Extracted records:
[config.mk]
export PLATFORM = sky130hd
export DESIGN_NAME = ibex_irq_ctrl
export DESIGN_NICKNAME = d
export VERILOG_FILES = /design/src/rtl/ibex_irq_ctrl.sv
export SDC_FILE = /design/constraint.sdc
export NUM_CORES = 1
export LEC_CHECK = 0
export ABC_AREA = 1
export BUFFER_PORTS_ARGS = -buffer_cell sky130_fd_sc_hd__buf_4
export CAP_MARGIN = 20
export CELL_PAD_IN_SITES_DETAIL_PLACEMENT = 0
export CELL_PAD_IN_SITES_GLOBAL_PLACEMENT = 1
export CORE_MARGIN = 2
export CORE_UTILIZATION = 39
export CTS_CLUSTER_DIAMETER = 200
export DETAILED_ROUTE_END_ITERATION = 10
export HOLD_SLACK_MARGIN = 0.12
export PLACE_DENSITY = 0.93
export RECOVER_POWER = 50
export SKIP_LAST_GASP = 1
export SLEW_MARGIN = 40
export SYNTH_ARGS = -nofsm -noshare
export SYNTH_HDL_FRONTEND = slang
export SYNTH_SLANG_ARGS = --single-unit
[constraint.sdc]
create_clock -name clk_i -period 4.7 [get_ports clk_i]
set_clock_uncertainty 0.1 [all_clocks]
set_input_delay 0 -clock clk_i [delete_from_list [all_inputs] [get_ports clk_i]]
set_output_delay 0 -clock clk_i [all_outputs]
set_load 0.005 [all_outputs]
[src/rtl/ibex_irq_ctrl.sv]
// ibex_irq_ctrl: interrupt arbiter with request/ack handshake and a nested-handler cause stack
module ibex_irq_ctrl #(
  parameter int NUM_FAST   = 15,
  parameter int NEST_DEPTH = 4,
  parameter bit RR_MODE    = 1'b0
) (
  input  logic                              clk_i,
  input  logic                              rst_i,
  input  logic [NUM_FAST-1:0]               irq_fast_i,
  input  logic [NUM_FAST-1:0]               irq_fast_en_i,
  input  logic                              irq_external_i,
  input  logic                              irq_software_i,
  input  logic                              irq_timer_i,
  input  logic                              irq_nm_i,
  input  logic                              mstatus_mie_i,
  input  logic                              debug_mode_i,
  output logic                              irq_req_o,
  output logic [5:0]                        irq_cause_o,
  input  logic                              irq_ack_i,
  input  logic                              mret_i,
  output logic [5:0]                        cur_cause_o,
  output logic [$clog2(NEST_DEPTH+1)-1:0]   nest_level_o,
  output logic                              nmi_active_o,
  output logic                              nest_full_o,
  output logic                              ret_err_o
);
  localparam int LW = $clog2(NEST_DEPTH + 1);
  localparam int FW = NUM_FAST > 1 ? $clog2(NUM_FAST) : 1;
  typedef enum logic {IDLE, REQ} state_e;
  state_e                      state;
  logic [FW-1:0]               rr_ptr, fast_idx, cf;
  logic [NEST_DEPTH-1:0][6:0]  stk;
  logic [NUM_FAST-1:0]         fast_pend;
  logic                        mask_ok, nmi_ok, any_elig, push, pop, is_fast;
  logic [4:0]                  win;
  logic [LW-1:0]               lvl_base;
  int                          c;
  assign nest_full_o = nest_level_o == LW'(NEST_DEPTH);
  assign mask_ok     = mstatus_mie_i & ~debug_mode_i & ~nest_full_o;
  assign nmi_ok      = irq_nm_i & ~debug_mode_i & ~nmi_active_o & ~nest_full_o;
  assign fast_pend   = irq_fast_i & irq_fast_en_i & {NUM_FAST{mask_ok}};
  assign any_elig    = nmi_ok | (|fast_pend) |
                       (mask_ok & (irq_external_i | irq_software_i | irq_timer_i));
  assign win = nmi_ok                         ? 5'd31 :
               |fast_pend                     ? 5'd16 + 5'(fast_idx) :
               mask_ok & irq_external_i       ? 5'd11 :
               mask_ok & irq_software_i       ? 5'd3  : 5'd7;
  assign push     = state == REQ && irq_ack_i;
  assign pop      = mret_i && nest_level_o != '0;
  assign lvl_base = nest_level_o - LW'(pop);
  assign is_fast  = irq_cause_o[4] && irq_cause_o != 6'h3f;
  // Search order position 1 has top priority, so the last match in a descending scan wins
  always_comb begin
    fast_idx = '0;
    c = 0;
    cf = '0;
    for (int i = NUM_FAST; i >= 1; i--) begin
      c = RR_MODE ? (int'(rr_ptr) + i) % NUM_FAST : NUM_FAST - i;
      cf = FW'(c);
      if (fast_pend[cf]) fast_idx = cf;
    end
  end
  // Unused stack entries hold zero, so the NMI flag can be ORed over the whole stack
  always_comb begin
    cur_cause_o = '0;
    nmi_active_o = 1'b0;
    for (int j = 0; j < NEST_DEPTH; j++) begin
      nmi_active_o = nmi_active_o | stk[j][6];
      if (nest_level_o == LW'(j + 1)) cur_cause_o = stk[j][5:0];
    end
  end
  always_ff @(posedge clk_i) begin
    if (rst_i) begin
      state <= IDLE;
      irq_req_o <= 1'b0;
      irq_cause_o <= '0;
      stk <= '0;
      nest_level_o <= '0;
      ret_err_o <= 1'b0;
      rr_ptr <= FW'(NUM_FAST - 1);
    end else begin
      ret_err_o <= mret_i && nest_level_o == '0;
      nest_level_o <= push ? lvl_base + LW'(1) : lvl_base;
      for (int j = 0; j < NEST_DEPTH; j++) begin
        if (push && LW'(j) == lvl_base) stk[j] <= {irq_cause_o == 6'h3f, irq_cause_o};
        else if (pop && LW'(j + 1) == nest_level_o) stk[j] <= '0;
      end
      if (state == IDLE) begin
        if (any_elig) begin
          state <= REQ;
          irq_req_o <= 1'b1;
          irq_cause_o <= {1'b1, win};
        end
      end else if (irq_ack_i) begin
        state <= IDLE;
        irq_req_o <= 1'b0;
        if (is_fast) rr_ptr <= FW'(irq_cause_o[3:0]);
      end else if (debug_mode_i) begin
        state <= IDLE;
        irq_req_o <= 1'b0;
      end else if (nmi_ok) irq_cause_o <= 6'h3f;
    end
  end
endmodule

==> results of run 1 <==
==> synthesized netlist by cell type (2+ instances only) <==
library cell and instances:
nand3_1 18, nand2_1 105, o21ai_1 2, inv_1 30, nand2_4 2, nand3_2 3
o21ai_0 14, a21oi_1 39, clkbuf_1 4, nor2_4 2, nor2_1 17, nor2_2 3
nor3_1 2, nand2_2 4, ha_1 7, dfxtp_1 40, a221oi_1 6
==> sequential cells by signal (all words and copies together) (netlist names) <==
register	cells
irq_req_o	1
irq_cause_o	6
nest_level_o	3
state	1
ret_err_o	1
stk	28
==> power by group <==
| part | switching [mW] | total (mW) | leakage, nW | internal [mW] |
|---|---|---|---|---|
| logic | 0.290 | 0.492 | 0.910 | 0.202 |
| clock network | 0.122 | 0.240 | 0.0434 | 0.119 |
| registers | 0.0670 | 0.450 | 0.326 | 0.384 |
==> metal layers <==
layer / part of all wire [%] / GRT usage (%)
met5: 0 / 0
met1: 44 / 25.6
met2: 49 / 34.5
met3: 6.1 / 3.84
met4: 0.70 / 5.00
==> stage by stage <==
stage / hold slack, ps / util, %
final: 107 / 54.2
after CTS: 122 / 54.9
after global placement: 195 / 50.7
after detailed placement: 185 / 50.7
after floorplan: 38.5 / -
after global routing: 196 / 54.2
==> critical path, delay by kind of cell, from the launching register on <==
family                 cells  cell delay [ps]
buffers and inverters      3             1690
AOI/OAI and AO/OA          2              520
DFF                        1              390
and+or+nand+nor            4              380
==> worst max path at each step <==
| stage | depth (start not counted) | endpoint | slack, ps | from |
|---|---|---|---|---|
| after floorplan | 12 | stk[23] | 2630 | nest_level_o[0] |
| after global placement | 12 | stk[26] | 2500 | nest_level_o[0] |
| after detailed placement | 12 | stk[26] | 2440 | nest_level_o[0] |
| after CTS | 12 | irq_cause_o[0] | 1620 | debug_mode_i |
| after global routing | 9 | irq_cause_o[0] | 1400 | nest_level_o[1] |
| final | 9 | irq_cause_o[0] | 1550 | nest_level_o[1] |
==> logic make-up (layout without fill, tap and decap cells) <==
group	Yosys count	count (layout)
flip-flops	40	40
XOR/XNOR	1	1
adder cells (fa/ha/maj)	7	7
AND/OR/NAND/NOR	160	160
buffers and inverters	35	108
AO/OA/AOI/OAI	66	66
==> cell type report <==
class	instances	area, µm²	share of cell area (%)
clock inverter	2	15.0	0.535
multi-input combinational	234	1150	41.1
timing repair buffer	70	552	19.7
inverter	30	113	4.02
sequential	40	801	28.6
clock buffer	6	82.6	2.95
tap	70	87.6	3.12
==> impl_results.md, run 1 <==
- Status: complete, no violations
- Placement-stage cell area: 0.00262 mm²
- CP peak stage delay: a little under 600 ps
- Mapped cell area: between 0.002 and 0.0025 mm²
- Routed WL per cell: 12.6 µm
- Clk_lat worst skew: 290 ps
- Peak fanout along the critical path: 15
- Pre-CTS WS: 2440 ps
- Vias in the first global route: 2160
- Share of flip-flops with an asynchronous set or reset: 0%
- Avg Vias per Cell: 4.98
- Commonest non-fill, non-tap cells in the layout: nand2_1, buf_4, dfxtp_1
- F_max: 0.317 GHz
- DR iter-0 viols: 196
- Initial antenna violation count: 0
- Minimum clock period after layout: 3150 ps
- DRT Wirelength: 5.68 mm
- Placed Cells: 432
- Mapped Cells: a little over 300
- Post-Synth XOR/XNOR Area: 0.412%
- CTS tree: built
- Post_cts resized: 0
- Area of the core: 0.00517 mm²
- Syn. warnings: 0
- CTS Hold Buffers Added: 12
- Final HPWL DP: 4.24 mm
- Fin. Hold Viols: 0
- Post-CTS Repair Setup Buffers: 0
- Bufs on Longest Clock Path: 2
- Area growth from synthesis to layout: 32.1%
- R2R Setup Slk: 1550 ps
- Share of the synthesized area in the top cell type: 37.7%
- CTS H-tree lvls: 2
- Fin worst setup slack: 1550 ps
- Max-slew headroom: 46.2%
- Clock sink total: 40
- Slowest CP cell: dlygate4sd3_1
- Startpoint types: register
- Post-synth EDFFs: 0
- # diodes: 0
- Total number of vias: between 2000 and 2500
- Reg2reg end: irq_cause_o[0]
- Sequential share of the synthesized area: between 30% and 40%
- Post-synth top flop: dfxtp_1
- RSZ-0062 raised after global routing: no
- Post-synthesis mux area share: 0%
- Remaining antenna violation count: 0
- Netlist cell types: 28
- R2r startpoint: nest_level_o[1]
- Row count: 26
- Slew Viols, Final: 0
- Final #Nets: 428
- Post-Synth Adder-Cell Area: 4.12%
- Clock slew at reported path FFs: 80 ps
- Top cell by count, worst path: dlygate4sd3_1
- Post-Synth Simple-Gate Area: 33.6%
- Commonest non-fill, non-tap cell in the layout: nand2_1
- Grt total ovfl: 0
- Die area: roughly 0.0061 mm²
- CP Class: register to register
- Final Cell Area: 0.00280 mm²
- Tot Pwr: 1.18 mW
- Worst Path Required: around 4800 ps
- Pwr per Cell Area: 422 mW/mm²
- Mapped Nets: between 300 and 400
- Final setup fails: 0
- Crit share post-route: 67.1%
- TritonRoute pass-1 iters: 4
- Filler cell count: slightly above 500
- Initial core utilization: 41.0%
- First-pass GRT wire length: 9.84 mm
- Post-Layout Cell Count: 452
- FF-to-FF path depth: 9
- Setup_tns: 0 ps
- Crit path cell chain: nor2_1 -> a21oi_4 -> nand3_2 -> dlygate4sd3_1 -> nand2_1 -> dlygate4sd3_1 -> nand2_1 -> dlygate4sd3_1 -> a21oi_1
- HP Class: primary input to register
- Largest family of logic cells by synthesized area: simple AND/OR/NAND/NOR gates
- Die Height: between 70 and 80 µm
- Worst slew pin tran: 801 ps
- Largest net degree at the start of global routing: 35
- Hold path start: irq_software_i
- Synthesis-stage register bit count: 40
- Num CTS Buffers: 5
- Port buffer count: 58
- Synth top area cells: dfxtp_1, nand2_1, a21oi_1, inv_1, nand3_1
- Die width: 77.8 µm
- P_leak: between 1 and 1.5 nW
- Crit. End Element: register
- Root Driver: clkbuf_8
- Worst Path Arrival: 3270 ps
- Compound-Gate Fraction of Synth Area: between 15 and 20%
- WHS Endpoint: irq_cause_o[2]
- Layout cells sized above 1: 20.2%
- Max_cap viols: 0
- GRT Util Overall: 20.0%
- Io pins: 59
- Routability congestion estimate: 0.805
- Area leader, netlist: dfxtp_1
- Worst VDD drop: 0.136 mV
- Mean area per synthesized cell: 6.87 µm²
- Hold depth: 6
- DRC Markers: 0
(Power assumes the default switching activity.)
==> run 2: changes to the inputs <==
--- a/config.mk
+++ b/config.mk
@@ -5,17 +5,17 @@
 export SDC_FILE = /design/constraint.sdc
 export NUM_CORES = 1
 export LEC_CHECK = 0
-export ABC_AREA = 1
+export ABC_AREA = 0
 export BUFFER_PORTS_ARGS = -buffer_cell sky130_fd_sc_hd__buf_4
 export CAP_MARGIN = 20
 export CELL_PAD_IN_SITES_DETAIL_PLACEMENT = 0
 export CELL_PAD_IN_SITES_GLOBAL_PLACEMENT = 1
 export CORE_MARGIN = 2
-export CORE_UTILIZATION = 39
+export CORE_UTILIZATION = 35
 export CTS_CLUSTER_DIAMETER = 200
 export DETAILED_ROUTE_END_ITERATION = 10
 export HOLD_SLACK_MARGIN = 0.12
-export PLACE_DENSITY = 0.93
+export PLACE_DENSITY = 0.84
 export RECOVER_POWER = 50
 export SKIP_LAST_GASP = 1
 export SLEW_MARGIN = 40
==> constraint.sdc (replaced) <==
create_clock -name clk_i -period 2.6 [get_ports clk_i]
set_clock_uncertainty 0.1 [all_clocks]
set_input_delay 0 -clock clk_i [delete_from_list [all_inputs] [get_ports clk_i]]
set_output_delay 0 -clock clk_i [all_outputs]
set_load 0.005 [all_outputs]
==> run 2 against run 1 <==
Effect of this change:
- critical path depth shrank 1
- flip-flop and latch count did not move
- routed wire length increased by 4.3%
- final cell count decreased by 15%
- global-route usage shrank 1.7 points
- register-to-register slack worse by 1400 ps
- sequential share of layout area shrank 1.0 points
- die area rose by 11%
- largest cell class unchanged
- largest power group unchanged
==> impl_results.md, run 2 <==
- Clock slew at reported path FFs: 80 ps
- Die width: roughly 82 µm
- Filler cell count: 562
- Combinational share of power: 40.4%
- Mean area per synthesized cell: 9.13 µm²
- DR iter-0 viols: 115
- Die area: approximately 0.0067 mm²
- Clock sink total: 40
- Sw Share: 36.1%
- Hold depth: 5
- FF-to-FF path depth: 8
- Area of the core: 0.00589 mm²
- Startpoint types: register
- Fin. Hold Viols: 0
- Pwr per Cell Area: approximately 750 mW/mm²
- Post-synth EDFFs: 0
- Root Driver: clkbuf_8
- Clk_lat worst skew: just under 300 ps
- Tot Pwr: 2.18 mW
- # diodes: 0
- Largest family of logic cells by synthesized area: compound AO/OA/AOI/OAI gates
- DRC Markers: 0
- First-pass GRT wire length: around 9.6 mm
- Max_cap viols: 0
- Layout cells sized above 1: 26.9%
- Die Height: 82.0 µm
- Sequential share of the synthesized area: 37.6%
- Worst VDD drop: 0.690 mV
- Commonest non-fill, non-tap cell in the layout: buf_4
- Synthesis-stage register bit count: 40
- P_int: 1.40 mW
- Area growth from synthesis to layout: 36.9%
- Synth top area cells: dfxtp_1, a22oi_1, nor2_1, ha_1, a31oi_4
- Crit share post-route: 96.1%
- Worst Path Required: 2740 ps
- Routability congestion estimate: 0.813
- P_leak: 1.16 nW
- CTS H-tree lvls: 2
- Initial antenna violation count: 0
- Avg Vias per Cell: 5.51
- Compound-Gate Fraction of Synth Area: 32.3%
- Routed WL per cell: 15.5 µm
- Mapped cell area: 0.00213 mm²
- Post-Synth XOR/XNOR Area: 0.824%
- Setup_tns: 0 ps
- Max-slew headroom: approximately half
- Mapped Cells: 233
- Placement-stage cell area: approximately 0.0027 mm²
- Grt total ovfl: 0
- Net Switching: 788 µW
- Mapped Nets: 280
- Pre-CTS WS: 89.1 ps
- RSZ-0062 raised after global routing: no
- Final setup fails: 0
- Port buffer count: 58
- DRT Wirelength: a little under 6 mm
- Netlist cell types: 50
- Area leader, netlist: dfxtp_1
- Io pins: 59
- Post-Synth Simple-Gate Area: 18.7%
- Share of the synthesized area in the top cell type: 37.6%
- Slew Viols, Final: 0
- TritonRoute pass-1 iters: 5
- R2R Setup Slk: approximately 100 ps
- Initial core utilization: 36.1%
- Post-synth top cells: a22oi_1, dfxtp_1, nor2_1
- Peak fanout along the critical path: 5
- Status: complete, no violations
- Fin worst setup slack: 103 ps
- CTS tree: built
- Post-Synth Adder-Cell Area: 4.12%
- Clock Power Share: 24.6%
- CP Class: register to register
- Post-synth top flop: dfxtp_1
- Row count: 28
- Worst Path Arrival: 2630 ps
- Worst slew pin tran: 728 ps
- Post-CTS Repair Setup Buffers: 0
- Total number of vias: 2111
- Num CTS Buffers: 5
- Bufs on Longest Clock Path: 2
- Post-synthesis mux area share: 2.82%
- R2r startpoint: nest_level_o[0]
- Largest net degree at the start of global routing: 40
- Share of flip-flops with an asynchronous set or reset: 0%
- GRT Util Overall: 18.3%
- Reg2reg end: nest_level_o[1]
- Hold path start: irq_fast_en_i[11]
- Max reg flops: 28
- Count leader, synth: a22oi_1
- Final Cell Area: 0.00291 mm²
- Commonest non-fill, non-tap cells in the layout: buf_4, a22oi_1, dfxtp_1
- WHS Endpoint: irq_cause_o[1]
- HP Class: primary input to register
- Vias in the first global route: 2040
- Largest regs: stk: 28 flops, irq_cause_o: 6 flops, nest_level_o: 3 flops
- Remaining antenna violation count: 0
- Final #Nets: 354
- Syn. warnings: 0
- Crit. End Element: register
- Seq pwr share: roughly a third
- Tightest hold margin: 181 ps
- Largest reg by FF count: stk
- F_max: 0.400 GHz
- Minimum clock period after layout: ~2500 ps
- Final HPWL DP: 4.34 mm
==> run 2: cell types whose count changed in the layout (fill, tap and decap cells not counted), moves of 11 or more <==
cell	change
a21oi_1	-36
a22oi_1	+42
inv_1	-22
nand2_1	-96
nand3_1	-18
nor2_1	+15
o21ai_0	-11
==> run 2: cell families (layout without fill, tap and decap cells) <==
| group | count (synthesis) | after routing |
|---|---|---|
| AOI/OAI and AO/OA | 85 | 85 |
| and+or+nand+nor | 74 | 74 |
| DFF | 40 | 40 |
| adders and majority gates | 7 | 7 |
| muxes | 6 | 6 |
| xor gates and xnor gates | 2 | 2 |
| buffers and inverters | 19 | 94 |
==> run 2: per-layer routing <==
| metal | GRT usage (%) | share of wire [%] | up-vias |
|---|---|---|---|
| met5 | 0 | 0 | - |
| met4 | 4.83 | 1.1 | 0 |
| met3 | 3.41 | 3.8 | 6 |
| met2 | 29.1 | 48 | 45 |
| met1 | 25.4 | 47 | 1007 |
| li1 | - | - | 1053 |
==> run 2: how the worst max path moves through the flow <==
stage	endpoint	cells after the start	slack [ps]	startpoint
2_1_floorplan	stk[27]	12	20	nest_level_o[1]
3_3_place_gp	stk[27]	10	150	nest_level_o[0]
3_5_place_dp	stk[27]	10	90	nest_level_o[0]
4_1_cts	nest_level_o[1]	8	10	nest_level_o[0]
5_1_grt	nest_level_o[1]	8	20	nest_level_o[0]
6_report	nest_level_o[1]	8	100	nest_level_o[0]
==> run 2: metrics by stage <==
stage | instances | util [%]
after floorplan | 233 | -
after global placement | 362 | 45.3
after detailed placement | 362 | 45.3
after CTS | 383 | 49.6
after global routing | 383 | 49.5
final | 383 | 49.5
==> run 2: power by group through the flow <==
| stage | registers [mW] | clock network (mW) | logic (mW) |
|---|---|---|---|
| after global placement | 0.780 | 0 | 0.823 |
| after global routing | 0.778 | 0.573 | 0.969 |
| after detailed placement | 0.782 | 0 | 0.832 |
| after CTS | 0.767 | 0.550 | 0.861 |
| final | 0.766 | 0.537 | 0.882 |
| after floorplan | 0.777 | 0 | 0.526 |
==> run 2: repair_timing <==
item	4_1_cts	5_1_grt
resized for setup	0	4
hold endpoints to repair	38	0
hold buffers	13	0
setup endpoints to repair	0	8
==> run 2: area by class of cell <==
cell class	count	area, µm²	area share (%)
clock buffers	6	82.6	2.84
clock inverters	2	38.8	1.33
inverters	8	30.0	1.03
multi-input cells	174	1250	43.1
flip-flops and latches	40	802	27.5
well taps	75	93.8	3.22
repair buffers	78	611	21.0
==> run 2: worst max-delay path: stages, from the launching register on <==
cell and delay [ps]:
dfxtp_2 360, o31a_1 310, ha_2 190, ha_4 280
inv_1 50, ha_1 270, and3_1 140, a211oi_1 190
dlygate4sd3_1 560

→ WHAT IS BEING ASKED:
Which lines run from the one holding "2: cell types" through the one holding "0.537 | 0.882 |" in the records above? Repeat them exactly, both included, and nothing more.

→ TASK RESPONSE:
==> run 2: cell types whose count changed in the layout (fill, tap and decap cells not counted), moves of 11 or more <==
cell	change
a21oi_1	-36
a22oi_1	+42
inv_1	-22
nand2_1	-96
nand3_1	-18
nor2_1	+15
o21ai_0	-11
==> run 2: cell families (layout without fill, tap and decap cells) <==
| group | count (synthesis) | after routing |
|---|---|---|
| AOI/OAI and AO/OA | 85 | 85 |
| and+or+nand+nor | 74 | 74 |
| DFF | 40 | 40 |
| adders and majority gates | 7 | 7 |
| muxes | 6 | 6 |
| xor gates and xnor gates | 2 | 2 |
| buffers and inverters | 19 | 94 |
==> run 2: per-layer routing <==
| metal | GRT usage (%) | share of wire [%] | up-vias |
|---|---|---|---|
| met5 | 0 | 0 | - |
| met4 | 4.83 | 1.1 | 0 |
| met3 | 3.41 | 3.8 | 6 |
| met2 | 29.1 | 48 | 45 |
| met1 | 25.4 | 47 | 1007 |
| li1 | - | - | 1053 |
==> run 2: how the worst max path moves through the flow <==
stage	endpoint	cells after the start	slack [ps]	startpoint
2_1_floorplan	stk[27]	12	20	nest_level_o[1]
3_3_place_gp	stk[27]	10	150	nest_level_o[0]
3_5_place_dp	stk[27]	10	90	nest_level_o[0]
4_1_cts	nest_level_o[1]	8	10	nest_level_o[0]
5_1_grt	nest_level_o[1]	8	20	nest_level_o[0]
6_report	nest_level_o[1]	8	100	nest_level_o[0]
==> run 2: metrics by stage <==
stage | instances | util [%]
after floorplan | 233 | -
after global placement | 362 | 45.3
after detailed placement | 362 | 45.3
after CTS | 383 | 49.6
after global routing | 383 | 49.5
final | 383 | 49.5
==> run 2: power by group through the flow <==
| stage | registers [mW] | clock network (mW) | logic (mW) |
|---|---|---|---|
| after global placement | 0.780 | 0 | 0.823 |
| after global routing | 0.778 | 0.573 | 0.969 |
| after detailed placement | 0.782 | 0 | 0.832 |
| after CTS | 0.767 | 0.550 | 0.861 |
| final | 0.766 | 0.537 | 0.882 |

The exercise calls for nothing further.